They were cherry trees mostly, Martya said. Whatever they were, they were beautiful, tall trees in wedding gowns. The smell made me think about God and heaven, and the bees that swarmed over them about hell because I got stung twice before we got to the door. “Volitain will put wet tobacco on those,” she told me. “It will take your pain.”

He was pale and starvation thin, with straight black hair, as courtly and polite as Kleon had been abrupt and hostile. “Enter!” He bowed from the hips. “Enter and welcome! Any friend of dear little Martya’s, a brother is to me.” The look that passed between them told me Martya had tried to make him.

“He is bee-bitten.” Her tone was flat, and her face held no expression. “Put tobacco on them.”

“I see…” Volitain stalked over to a table in his parlor, which looked as big as Kleon’s entire house. In the table drawer he found a magnifying glass.

“That will not help!”

Volitain bent over the sting on my cheek. “Sit here, please. Now incline the head, eh? I must have light from the window.”

I did what he said.

“The sting is here. It must be drawn. The hand we see next, eh?” He moved my hand to bring it nearer the light. “Here, also. Wait a moment. Drink good wine.”

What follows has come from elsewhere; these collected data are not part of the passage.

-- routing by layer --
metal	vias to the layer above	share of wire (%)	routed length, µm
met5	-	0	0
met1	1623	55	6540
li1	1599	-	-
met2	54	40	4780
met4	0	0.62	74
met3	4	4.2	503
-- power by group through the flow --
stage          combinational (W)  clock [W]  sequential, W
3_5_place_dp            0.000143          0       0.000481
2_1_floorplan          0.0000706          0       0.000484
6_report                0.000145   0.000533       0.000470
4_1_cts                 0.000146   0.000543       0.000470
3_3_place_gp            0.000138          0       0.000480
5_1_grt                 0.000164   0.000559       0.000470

He left us, slipping into some interior room through a door that was not quite open.

I asked, “Does he always do that? Not open the door?”

“He has no wife. The room where he go will be soiled, I think. He does not wish you to see it.”

“Or you,” I said.

Martya shrugged. “There is wine here. He desires us to drink. A woman brews tea, a man has wine.” She went to a sideboard. “Is Tokay, I think. We drink it much here. You will drink?”

I nodded and she poured. It was pungent and a little too sweet.

Volitain returned with tweezers and iodine. “The bee that stings, dies,” he murmured. “One would suppose that evolutionary processes would soon end such deaths. Is the hive stronger without him?”

I said, “Ouch!”

“First the face, because it must pain most. The hand next, where the pain is not so much.”

I managed to keep quiet.

“You are hungry? I have little cakes. Martya?”

I looked at my watch. It was one p.m.

Martya said, “I will make for us the sandwiches if you allow it.”

“There is little,” Volitain said. “We go to a café.” He had finished with the iodine and was taping on moist tobacco.

Martya looked at me, shrugging. “Volitain has much money, but he does not spend. Never for me, this money. Never for you, also, I think. You will pay?”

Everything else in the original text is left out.